The federal low‐​income housing tax credit (LIHTC) is an awful program for the reasons discussed in this 2017 study. I’ve recently focused—here, here, and here—on the ungodly complexity of the LIHTC, which benefits no one except the lawyers.

Complexity is one reason for the high costs of apartment buildings developed with LIHTC subsidies. The Wall Street Journal recently examined the high costs of subsidized housing, as excepted below.

The issue is salient because the tax bill before Congress would expand the LIHTC, and there is bipartisan support for new subsidies based on the LIHTC’s critically flawed approach. Expanding housing tax credits would be the opposite of “evidence‐​based policymaking.”

Here is the Wall Street Journal:

State and local governments in California have committed tens of billions of dollars to build more affordable housing. A new complex for some of the neediest low‐​income people doesn’t use any of it.

By forgoing government assistance and the many regulations and requirements that come with it, SDS Capital Group said the 49‐​unit apartment building it is financing in South Los Angeles will cost about $291,000 a unit to build.

The roughly 4,500 apartments for low‐​income people that have been built with funding from a $1.2 billion bond measure L.A. voters approved in 2016 have cost an average of $600,000 each.
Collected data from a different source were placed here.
This design comes from an exercise in tuning for small area, a short achievable clock period and few clock cycles per item on the open sky130 flow, not from production work.
At most, simulation tests tie the RTL to the original design; equivalence was not proved.
Power figures rest on the tool's default switching activity, not on a simulated workload.

==> flow/design.v (excerpt) <==
module space_to_depth_address_gen_core #(
  parameter int unsigned DATA_BITS = 32,
  parameter int unsigned DIM_BITS  = 12,
  parameter int unsigned ADDR_BITS = 24
) (
  input  logic                   clk_i,
  input  logic                   rst_ni,
  input  logic                   psel,
  input  logic                   penable,
  input  logic                   pwrite,
  input  logic [4:0]             paddr,
  input  logic [31:0]            pwdata,
  output logic [31:0]            prdata,
  output logic                   pready,
  input  logic                   in_valid_i,
  output logic                   in_ready_o,
  input  logic [DATA_BITS-1:0]   element_value_i,
  output logic                   out_valid_o,
  input  logic                   out_ready_i,
  output logic [DATA_BITS-1:0]   out_value_o,
  output logic [ADDR_BITS-1:0]   out_address_o,
  output logic                   in_range_o,
  output logic                   last_element_o
);
  localparam int unsigned DW = DIM_BITS + 1;
  localparam int unsigned AW = ADDR_BITS;
  logic [6:0]    batch_q;
  logic [DW-1:0] height_q, width_q, chan_q;
  logic [4:0]    block_q;
  logic [2:0]    idx;
  logic          wr_en, hit;
  logic [DW-1:0] rd_d, rd_q;
  assign idx    = paddr[4:2];
  assign wr_en  = psel && penable && pwrite;
  assign hit    = idx < 3'd5;
  assign pready = 1'b1;
  always_ff @(posedge clk_i or negedge rst_ni) begin
    if (!rst_ni) begin
      batch_q  <= 7'd1;
      height_q <= DW'(1);
      width_q  <= DW'(1);
      chan_q   <= DW'(1);
      block_q  <= 5'd1;
    end else if (wr_en) begin
      case (idx)
        3'd0: batch_q  <= pwdata[6:0];
  ...
clock: 10.0 ns
lec_check: 0
abc_clock_period_in_ps: 3000
cap_margin: 20
core_margin: 2
core_utilization: 40
slew_margin: 20
standard.sh (not shown) runs the stock make flow with config.mk's settings and CLKGATE_MAP_FILE= SYNTH_SCRIPT=/design/flow/synth_recipe.tcl, a recipe that flattens the netlist after the stock synthesis.
==> flow/flow/run.sh <==
#!/bin/bash
# Own layout flow: the standard synthesis (standard.sh synth, unchanged),
# then the standard ORFS layout steps with two extra knobs:
#  - port buffers of a small plain buffer cell instead of the resizer's pick
#  - timing repair aimed at a larger setup margin
# Each step's output goes to its own log in this folder; ORFS's per-stage
# logs are under orfs/logs/.
set -euo pipefail
MARGIN=${MARGIN:-7}
PORTBUF=${PORTBUF:-sky130_fd_sc_hd__buf_2}
[[ -f flow/params.sh ]] && source flow/params.sh
bash standard.sh synth > synth.log 2>&1
sed 's/"\${@:-finish}"/SETUP_SLACK_MARGIN='"$MARGIN"' BUFFER_PORTS_ARGS="-buffer_cell '"$PORTBUF"'" "${@:-finish}"/' standard.sh > layout.sh
grep -q "SETUP_SLACK_MARGIN=$MARGIN" layout.sh
bash layout.sh > layout.log 2>&1
==> flow/flow/params.sh <==
MARGIN=7
Then changed:
--- a/flow/design.v
+++ b/flow/design.v
@@ -80,18 +80,20 @@
   localparam logic [32*9-1:0] SS_TAB = {
     9'd256, 9'd256, 9'd256, 9'd256, 9'd256, 9'd256, 9'd256, 9'd256, 9'd256, 9'd256, 9'd256, 9'd256, 9'd256, 9'd256, 9'd256, 9'd256, 9'd225, 9'd196, 9'd169, 9'd144, 9'd121, 9'd100, 9'd81, 9'd64, 9'd49, 9'd36, 9'd25, 9'd16, 9'd9, 9'd4, 9'd1, 9'd1};
   localparam logic [32*9-1:0] K1_TAB = {
     9'd241, 9'd241, 9'd241, 9'd241, 9'd241, 9'd241, 9'd241, 9'd241, 9'd241, 9'd241, 9'd241, 9'd241, 9'd241, 9'd241, 9'd241, 9'd241, 9'd211, 9'd183, 9'd157, 9'd133, 9'd111, 9'd91, 9'd73, 9'd57, 9'd43, 9'd31, 9'd21, 9'd13, 9'd7, 9'd3, 9'd1, 9'd1};
   localparam logic [32*10-1:0] MK2_TAB = {
     10'd784, 10'd784, 10'd784, 10'd784, 10'd784, 10'd784, 10'd784, 10'd784, 10'd784, 10'd784, 10'd784, 10'd784, 10'd784, 10'd784, 10'd784, 10'd784, 10'd814, 10'd842, 10'd868, 10'd892, 10'd914, 10'd934, 10'd952, 10'd968, 10'd982, 10'd994, 10'd1004, 10'd1012, 10'd1018, 10'd1022, 10'd0, 10'd0};
-  logic [8:0] ss_q, k1_q;
-  logic [9:0] mk2_q;
-  always_ff @(posedge clk_i) begin
-    ss_q  <= SS_TAB[9*block_q +: 9];
-    k1_q  <= K1_TAB[9*block_q +: 9];
-    mk2_q <= MK2_TAB[10*block_q +: 10];
+  logic [8:0] ss_t, k1_t;
+  logic [9:0] mk2_t;
+  assign ss_t  = SS_TAB[9*block_q +: 9];
+  assign k1_t  = K1_TAB[9*block_q +: 9];
+  assign mk2_t = MK2_TAB[10*block_q +: 10];
+  logic [4:0] s_q;
+  always_ff @(posedge clk_i) begin
+    s_q <= s_eff;
   end
   logic                 o_valid_q, s_valid_q, o_free, o_load;
   logic [DATA_BITS-1:0] s_val_q, o_val_q;
   assign in_ready_o = !s_valid_q;
   assign o_free     = !o_valid_q || out_ready_i;
   assign o_load     = o_free && (s_valid_q || in_valid_i);
@@ -110,23 +112,21 @@
   end
   logic          z_q;
   logic [DW-1:0] cl_q, wl_q, hl_q;
   logic [6:0]    nl_q;
   logic [4:0]    cr_q, rr_q;
   logic          lc_q, lw_q, lh_q, ln_q, cw_q, rw_q, colok_q, rowok_q;
-  logic          mc_q, mp_q, mb_q, mr_q, sa_q, sq_q, sr_q, sh_q;
+  logic          mb_q, mr_q, sa_q, sq_q, sr_q, sh_q;
   logic          inr_q, last_q;
   logic [AW-1:0] a_q, q_q, r_q;
   logic [AW-1:0] a_add, q_add, r_add, a_nxt;
-  logic [8:0]    a_opd;
-  logic [9:0]    q_opd;
-  assign a_opd = mc_q ? ss_q : (mb_q ? k1_q : 9'd1);
-  assign q_opd = mp_q ? 10'(cr_q) : mk2_q;
-  assign a_add = a_q + AW'(a_opd);
-  assign q_add = q_q + {{(AW-10){q_opd[9]}}, q_opd};
-  assign r_add = r_q + AW'(s_eff);
+  logic [8:0]    a_opd_q;
+  logic [9:0]    q_opd_q;
+  assign a_add = a_q + AW'(a_opd_q);
+  assign q_add = q_q + {{(AW-10){q_opd_q[9]}}, q_opd_q};
+  assign r_add = r_q + AW'(s_q);
   assign a_nxt = ({AW{sa_q && !z_q}} & a_add) | ({AW{sq_q && !z_q}} & q_add) |
                  ({AW{sr_q && !z_q}} & r_add) | ({AW{sh_q && !z_q}} & r_q);
   logic lc_d, lw_d, lh_d, ln_d, cw_d, rw_d, colok_d, rowok_d;
   logic [4:0] cr_d, rr_d;
   logic step_w, step_h, step_n;
   assign step_w = !z_q && lc_q;                    
@@ -191,14 +191,14 @@
     end else if (o_load) begin
       z_q <= last_d;
     end
   end
   always_ff @(posedge clk_i) begin
     if (o_load) begin
-      mc_q <= !lc_d;
-      mp_q <= lc_d && !lw_d && !cw_d;
+      a_opd_q <= !lc_d ? ss_t : ((lc_d && !lw_d && cw_d) ? k1_t : 9'd1);
+      q_opd_q <= (lc_d && !lw_d && !cw_d) ? 10'(cr_d) : mk2_t;
       mb_q <= lc_d && !lw_d && cw_d;
       mr_q <= mr_d;
       sa_q <= !lc_d || (lc_d && !lw_d && cw_d) || (mr_d && rw_d && cw_d);
       sq_q <= (lc_d && !lw_d && !cw_d) || (mr_d && rw_d && !cw_d);
       sr_q <= mr_d && !rw_d && rowok_d;
       sh_q <= mr_d && !rw_d && !rowok_d;
After rerunning: The new run completed without violations; combinational power fell by about 9%; via count rose by 1.1%; design area fell by 1.4%; synthesized area rose by 1.4%; routed wire length rose by 0.38%; die area rose by 1.3%; worst setup slack gets better by 0.17 ns; register-to-register slack gets better by 0.20 ns; worst hold slack stays flat.
Testbench counts after the change, summed over its fixed seeds: cycles 53,572, items 52,758.
Only the layout flow was run in the first run of this note; the RTL was not checked for function there.

what the ideal ports hide:
In the flow no input, the clock included, has a driving cell. The finished layouts below were timed again as built, in two steps.
Step 1, drivers: a clkbuf_16 drives clk_i and a buf_2 each remaining input, both assumed.
Step 2 times the ports against the registers' clock, not the clock port: input delays grow and output delays shrink by t, the midpoint of the rising clock arrivals with the driver on.
Three values: no drivers, after step 1, after step 2; two values: the first two.
| run | shift t [ns] | slack for setup (ns) | worst setup path after step 2 | worst data-port slew with drivers (ns) | cell pins on the clock port's net |
|---|---|---|---|---|---|
| the first run | 0.597 | 6.661 / 6.661 / 6.430 | input to register | 0.05 | 1 |
| the second run | 0.559 | 6.827 / 6.775 / 6.516 | input to register | 0.04 | 1 |
After both steps every run listed still meets setup and hold. The setup slack of the second run, which loses most, moves by -0.052 ns with the drivers and by -0.311 ns with both steps.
Across California, efforts to address the homelessness crisis by building more affordable housing with government money have been plagued by sky‐​high costs. A recent report commissioned by the city of San Jose found affordable‐​housing projects that received tax credits [i.e. LIHTCs] cost an average of around $939,000 a unit to build there last year.

… “We believe there’s a different way than using government money, which really becomes slow and arduous and increases cost,” said Deborah La Franchi, chief executive of SDS.
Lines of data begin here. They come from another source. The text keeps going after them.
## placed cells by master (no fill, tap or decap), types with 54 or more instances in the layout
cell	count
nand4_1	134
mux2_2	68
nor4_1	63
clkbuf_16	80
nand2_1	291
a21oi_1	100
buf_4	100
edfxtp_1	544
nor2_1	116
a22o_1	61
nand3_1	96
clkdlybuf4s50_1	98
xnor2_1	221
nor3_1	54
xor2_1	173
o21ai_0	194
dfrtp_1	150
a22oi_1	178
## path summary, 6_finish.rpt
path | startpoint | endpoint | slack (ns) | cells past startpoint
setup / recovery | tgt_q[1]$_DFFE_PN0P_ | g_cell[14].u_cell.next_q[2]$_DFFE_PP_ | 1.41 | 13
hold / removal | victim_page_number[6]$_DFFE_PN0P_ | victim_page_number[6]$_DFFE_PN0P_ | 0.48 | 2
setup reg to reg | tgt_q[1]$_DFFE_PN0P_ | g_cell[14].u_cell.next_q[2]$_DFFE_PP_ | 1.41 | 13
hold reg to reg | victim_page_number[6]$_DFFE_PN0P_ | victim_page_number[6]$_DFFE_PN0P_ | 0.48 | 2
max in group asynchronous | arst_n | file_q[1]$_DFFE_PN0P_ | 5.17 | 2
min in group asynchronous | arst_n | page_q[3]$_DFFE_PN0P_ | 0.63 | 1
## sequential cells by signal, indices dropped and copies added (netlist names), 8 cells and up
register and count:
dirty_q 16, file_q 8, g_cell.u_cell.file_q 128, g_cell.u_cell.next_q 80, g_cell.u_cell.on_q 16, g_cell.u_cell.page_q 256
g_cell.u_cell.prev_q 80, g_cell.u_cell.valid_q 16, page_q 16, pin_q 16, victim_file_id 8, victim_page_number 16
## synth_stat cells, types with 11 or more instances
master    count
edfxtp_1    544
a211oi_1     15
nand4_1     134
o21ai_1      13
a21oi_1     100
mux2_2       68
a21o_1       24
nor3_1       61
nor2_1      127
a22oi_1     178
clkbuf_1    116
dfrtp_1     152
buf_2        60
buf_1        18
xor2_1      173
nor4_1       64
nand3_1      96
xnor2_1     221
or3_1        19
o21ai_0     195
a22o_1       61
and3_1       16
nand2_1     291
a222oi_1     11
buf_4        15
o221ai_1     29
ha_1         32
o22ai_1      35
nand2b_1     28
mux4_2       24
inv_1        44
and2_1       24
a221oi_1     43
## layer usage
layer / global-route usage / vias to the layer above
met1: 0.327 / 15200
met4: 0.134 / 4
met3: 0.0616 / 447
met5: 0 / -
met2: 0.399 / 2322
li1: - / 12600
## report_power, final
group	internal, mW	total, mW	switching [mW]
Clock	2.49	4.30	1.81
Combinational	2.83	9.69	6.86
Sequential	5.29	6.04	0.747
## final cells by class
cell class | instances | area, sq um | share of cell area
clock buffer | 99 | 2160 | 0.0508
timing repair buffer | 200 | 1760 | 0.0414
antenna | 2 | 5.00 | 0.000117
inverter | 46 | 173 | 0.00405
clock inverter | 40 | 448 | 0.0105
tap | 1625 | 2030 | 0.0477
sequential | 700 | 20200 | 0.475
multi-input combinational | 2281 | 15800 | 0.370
… Publicly funded affordable housing must typically be built with labor agreements that dictate construction wages and working conditions, as well as energy‐​efficiency standards. Funding often comes from a variety of agencies, each of which has its own set of approvals and regulations that can slow construction and add to costs.
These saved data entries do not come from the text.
This is an optimization exercise on Yosys and OpenROAD, whose aim is small area, a short achievable clock period and few clock cycles, not a production implementation.
Where RTL was checked, it was by simulation tests only, not by an equivalence proof against the original.

Design matrix_saddle_point_count, start of the top module:
module matrix_saddle_point_count #(
  parameter int MAX_ROWS = 16,
  parameter int MAX_COLS = 16
) (
  input  logic                              clk_i,
  input  logic                              rst_ni,
  input  logic                              elem_valid_i,
  output logic                              elem_ready_o,
  input  logic signed [msp_pkg::DATA_W-1:0] elem_value_i,
  output logic                              count_valid_o,
  input  logic                              count_ready_i,
  output logic [msp_pkg::COUNT_W-1:0]       count_o,
  input  logic                              cfg_we_i,
  input  logic [msp_pkg::CFG_IDX_W-1:0]     cfg_idx_i,
  input  logic [msp_pkg::CFG_W-1:0]         cfg_data_i
);
For scale: about 1200 flip-flops, about 33000 um^2 of cells after synthesis.
export LEC_CHECK = 0
export ABC_AREA = 1
export CAP_MARGIN = 20
export CORE_MARGIN = 2
export CORE_UTILIZATION = 65
export CTS_BUF_LIST = sky130_fd_sc_hd__clkbuf_4 sky130_fd_sc_hd__clkbuf_8
export CTS_CLUSTER_DIAMETER = 50
export CTS_CLUSTER_SIZE = 16
export PLACE_DENSITY = 0.75
export SLEW_MARGIN = 20
export SYNTH_MEMORY_MAX_BITS = 16384
create_clock -name core_clock -period 8.0 [get_ports {clk_i}]
standard.sh (not shown) runs the stock make flow with config.mk's settings and CLKGATE_MAP_FILE= SYNTH_SCRIPT=/design/flow/synth_recipe.tcl, a recipe that flattens the netlist after the stock synthesis.
==> flow/flow/run.sh <==
#!/bin/bash
# Standard layout, with timing repair aimed below the clock period: the repair steps
# work towards a setup slack of SETUP_SLACK_MARGIN ns at the design's clock period.
set -euo pipefail
bash standard.sh SETUP_SLACK_MARGIN=5.7 finish > standard_flow.log 2>&1
The starting point ran to the end with no violations.
Edit:
--- a/flow/flow/run.sh
+++ b/flow/flow/run.sh
@@ -5 +5 @@
-bash standard.sh SETUP_SLACK_MARGIN=5.7 finish > standard_flow.log 2>&1
+bash standard.sh SETUP_SLACK_MARGIN=5.25 finish > standard_flow.log 2>&1
Outcome: First-iteration DRC count shrinks by 12%; wire length shrinks by 16%; synthesized area stays the same.
Edit:
--- a/flow/flow/run.sh
+++ b/flow/flow/run.sh
@@ -5 +5 @@
-bash standard.sh SETUP_SLACK_MARGIN=5.25 finish > standard_flow.log 2>&1
+bash standard.sh SETUP_SLACK_MARGIN=5.4 finish > standard_flow.log 2>&1
- CORE_UTILIZATION: 65 -> 80
- PLACE_DENSITY: 0.75 -> 0.86
Design area came out higher by 0.40%; clock skew came out higher by 0.0095 ns; hold slack stays flat.
Function was not checked in any run of this note: the RTL went through the layout flow alone.

---

## job 101
matrix_saddle_point_count, a different RTL version from the one above (not shown whole).
Size in the first run: about 1200 flip-flops, roughly 55 I/O pins, about 0.033 mm² of cells after synthesis.
## matrix_saddle_point_count
module matrix_saddle_point_count #(
  parameter int MAX_ROWS = 16,
  parameter int MAX_COLS = 16
) (
  input  logic                              clk_i,
  input  logic                              rst_ni,
  input  logic                              elem_valid_i,
  output logic                              elem_ready_o,
  input  logic signed [msp_pkg::DATA_W-1:0] elem_value_i,
  output logic                              count_valid_o,
  input  logic                              count_ready_i,
  output logic [msp_pkg::COUNT_W-1:0]       count_o,
  input  logic                              cfg_we_i,
  input  logic [msp_pkg::CFG_IDX_W-1:0]     cfg_idx_i,
  input  logic [msp_pkg::CFG_W-1:0]         cfg_data_i
);
  localparam int DW = msp_pkg::DATA_W;
  typedef logic signed [DW-1:0] data_t;
  logic [3:0] rows_m1, cols_m1;    
  logic [3:0] ring_m1_q;           
  logic [3:0] ring_m1_d;
  function automatic logic [3:0] eff_m1(input logic [4:0] v);
    logic [4:0] t;
    t = v - 5'd1;
    if (v == 5'd0)       eff_m1 = 4'd0;
    else if (v > 5'd16)  eff_m1 = 4'd15;
    else                 eff_m1 = t[3:0];
  endfunction
  assign ring_m1_d = (cols_m1 == 4'd0) ? 4'd1 : cols_m1;
  function automatic logic [3:0] inc_ring(input logic [3:0] v, input logic [3:0] m1);
    inc_ring = (v == m1) ? 4'd0 : v + 4'd1;
  endfunction
  logic       ready_q;
  logic       ld_first_q;       
  logic [3:0] ld_col_q;         
  logic [3:0] ld_row_q;         
  logic       ld_lastcol_q;     
  logic       ld_lastrow_q;     
  ...
==> flow/config.mk <==
export PLATFORM = sky130hd
export DESIGN_NAME = matrix_saddle_point_count
export DESIGN_NICKNAME = matrix_saddle_point_count
export VERILOG_FILES = /design/flow/design.v
export SDC_FILE = /design/flow/constraint.sdc
export NUM_CORES = 4
export LEC_CHECK = 0
export ABC_AREA = 1
export CAP_MARGIN = 20
export CORE_MARGIN = 2
export CORE_UTILIZATION = 55
export CTS_BUF_LIST = sky130_fd_sc_hd__clkbuf_16
export CTS_CLUSTER_DIAMETER = 80
export CTS_CLUSTER_SIZE = 30
export PLACE_DENSITY = 0.65
export SLEW_MARGIN = 20
export SYNTH_MEMORY_MAX_BITS = 16384
export TNS_END_PERCENT = 10
==> flow/constraint.sdc <==
create_clock -name core_clock -period 8.0 [get_ports {clk_i}]
set_input_delay 1.6000 -clock core_clock [delete_from_list [all_inputs] [get_ports {clk_i}]]
set_output_delay 1.6000 -clock core_clock [all_outputs]
set_load 0.01 [all_outputs]
==> flow/flow/run.sh <==
#!/bin/bash
# Standard layout (bash standard.sh), with settings passed to ORFS's make:
#  - SETUP_SLACK_MARGIN: timing repair aims for this much setup slack at the design's
#    clock period, i.e. for a shorter period than the design's;
#  - BUFFER_PORTS_ARGS: every input and output port still gets its buffer, as a buf_1
#    (the repair steps may resize it) instead of the default delay-cell buffer;
#  - SKIP_GATE_CLONING: timing repair does not clone gates.
set -euo pipefail
bash standard.sh SETUP_SLACK_MARGIN=5.3 "BUFFER_PORTS_ARGS=-buffer_cell sky130_fd_sc_hd__buf_1" SKIP_GATE_CLONING=1 finish > standard_flow.log 2>&1
Testbench counts of job 101, summed over its fixed seeds: cycles 13,850.
diff inputs: job 101 => job 102
==> flow/flow/run.sh <==
#!/bin/bash
# Standard layout (bash standard.sh), with two settings passed to ORFS's make:
#  - SETUP_SLACK_MARGIN: timing repair aims for this much setup slack at the design's
#    clock period, i.e. for a shorter period than the design's;
#  - BUFFER_PORTS_ARGS: every input and output port still gets its buffer, as a buf_1
#    (the repair steps may resize it) instead of the default delay-cell buffer.
set -euo pipefail
bash standard.sh SETUP_SLACK_MARGIN=5.3 "BUFFER_PORTS_ARGS=-buffer_cell sky130_fd_sc_hd__buf_1" finish > standard_flow.log 2>&1
diff --git a/flow/config.mk b/flow/config.mk
--- a/flow/config.mk
+++ b/flow/config.mk
@@ -10,7 +10,7 @@
 export CORE_MARGIN = 2
-export CORE_UTILIZATION = 55
-export CTS_BUF_LIST = sky130_fd_sc_hd__clkbuf_16
-export CTS_CLUSTER_DIAMETER = 80
-export CTS_CLUSTER_SIZE = 30
-export PLACE_DENSITY = 0.65
+export CORE_UTILIZATION = 65
+export CTS_BUF_LIST = sky130_fd_sc_hd__clkbuf_4 sky130_fd_sc_hd__clkbuf_8
+export CTS_CLUSTER_DIAMETER = 50
+export CTS_CLUSTER_SIZE = 16
+export PLACE_DENSITY = 0.75
 export SLEW_MARGIN = 20
Results
Job 102 finished every stage and its layout cleared the timing, design-rule and antenna checks. Job 102 vs job 101: maximum clock frequency up slightly. The highest routing layer actually used comes out met4 in one run and met5 in the other, namely in job 102 and job 101 respectively. Changes observed in job 102 relative to job 101: post-layout minimum cycle time decreased by 0.013 ns relative to the old numbers, final clock period utilization by the worst path decreased by 0.16 points relative to the old numbers, routed metal-1 wirelength decreased by 1.6% relative to the old numbers, cell count decreased by 67 relative to the old numbers, met1 demand-to-capacity share in global routing increased by 4.7 points relative to the old numbers. The synthesized instance count on job 101 is in line with that on job 102. Job 101 -> job 102: setup-violating endpoint count in the final report delta 0, exact match. Final standard cell area without fillers: job 102 lower than job 101.

==> what the ideal ports hide <==
In the flow no input, the clock included, has a driving cell. The finished layouts below were timed again as built, in two steps.
Step 1, drivers: a clkbuf_16 drives clk_i and a buf_2 each remaining input, both assumed.
Step 2 times the ports against the registers' clock, not the clock port: input delays grow and output delays shrink by t, the midpoint of the rising clock arrivals with the driver on.
a / b / c = ideal ports / drivers / drivers and shift; a / b = the first two.
run | t, ns | slack for setup (ns) | hold WS [ns] | worst setup path at the end
the first run of note 1 | 0.767 | 5.127 / 5.067 / 5.057 | 0.308 / 0.308 / 0.308 | input to register
the second run of note 1 | 0.746 | 5.174 / 5.119 / 4.782 | 0.319 / 0.319 / 0.319 | input to register
the third run of note 1 | 0.750 | 5.140 / 5.085 / 4.758 | 0.317 / 0.317 / 0.317 | input to register
job 101 | 0.677 | 5.095 / 5.033 / 4.946 | 0.313 / 0.313 / 0.313 | input to register
job 102 | 0.736 | 5.108 / 5.054 / 4.989 | 0.315 / 0.315 / 0.315 | input to register
After both steps every run listed still meets setup and hold. The setup slack of the second run of note 1, which loses most, moves by -0.055 ns with the drivers and by -0.392 ns with both steps.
With private financing, “You’re cutting out millions of dollars just in soft costs,” said David Grunwald, an executive at RMG Housing, which is developing the SDS fund’s projects.

… Green Development Co., a housing developer, is planning four unsubsidized affordable apartment buildings in Los Angeles, primarily for people with incomes no higher than 80% of the local median … “The return gets better, and the project provides more housing as well,” said Slocum, who expects the cost per unit of his planned projects to average $222,000.

… The most significant impact private affordable‐​housing builders could have, some advocates agree, is to demonstrate how much cheaper construction can be.

Jennifer Hark Dietz, chief executive of the nonprofit housing developer PATH, said she is hopeful the private‐​equity model will inspire governments to simplify requirements and bring costs down. Her organization is currently working on a project in the Bay Area that blends private‐​equity funding with public subsidies. “I don’t think any of us want to be doing it the way that it has been done,” she said.

People in the industry know that government subsidies generate complexity and high costs. To me, the solution for affordable housing is local deregulation and property tax cuts for apartment buildings, not federal subsidies.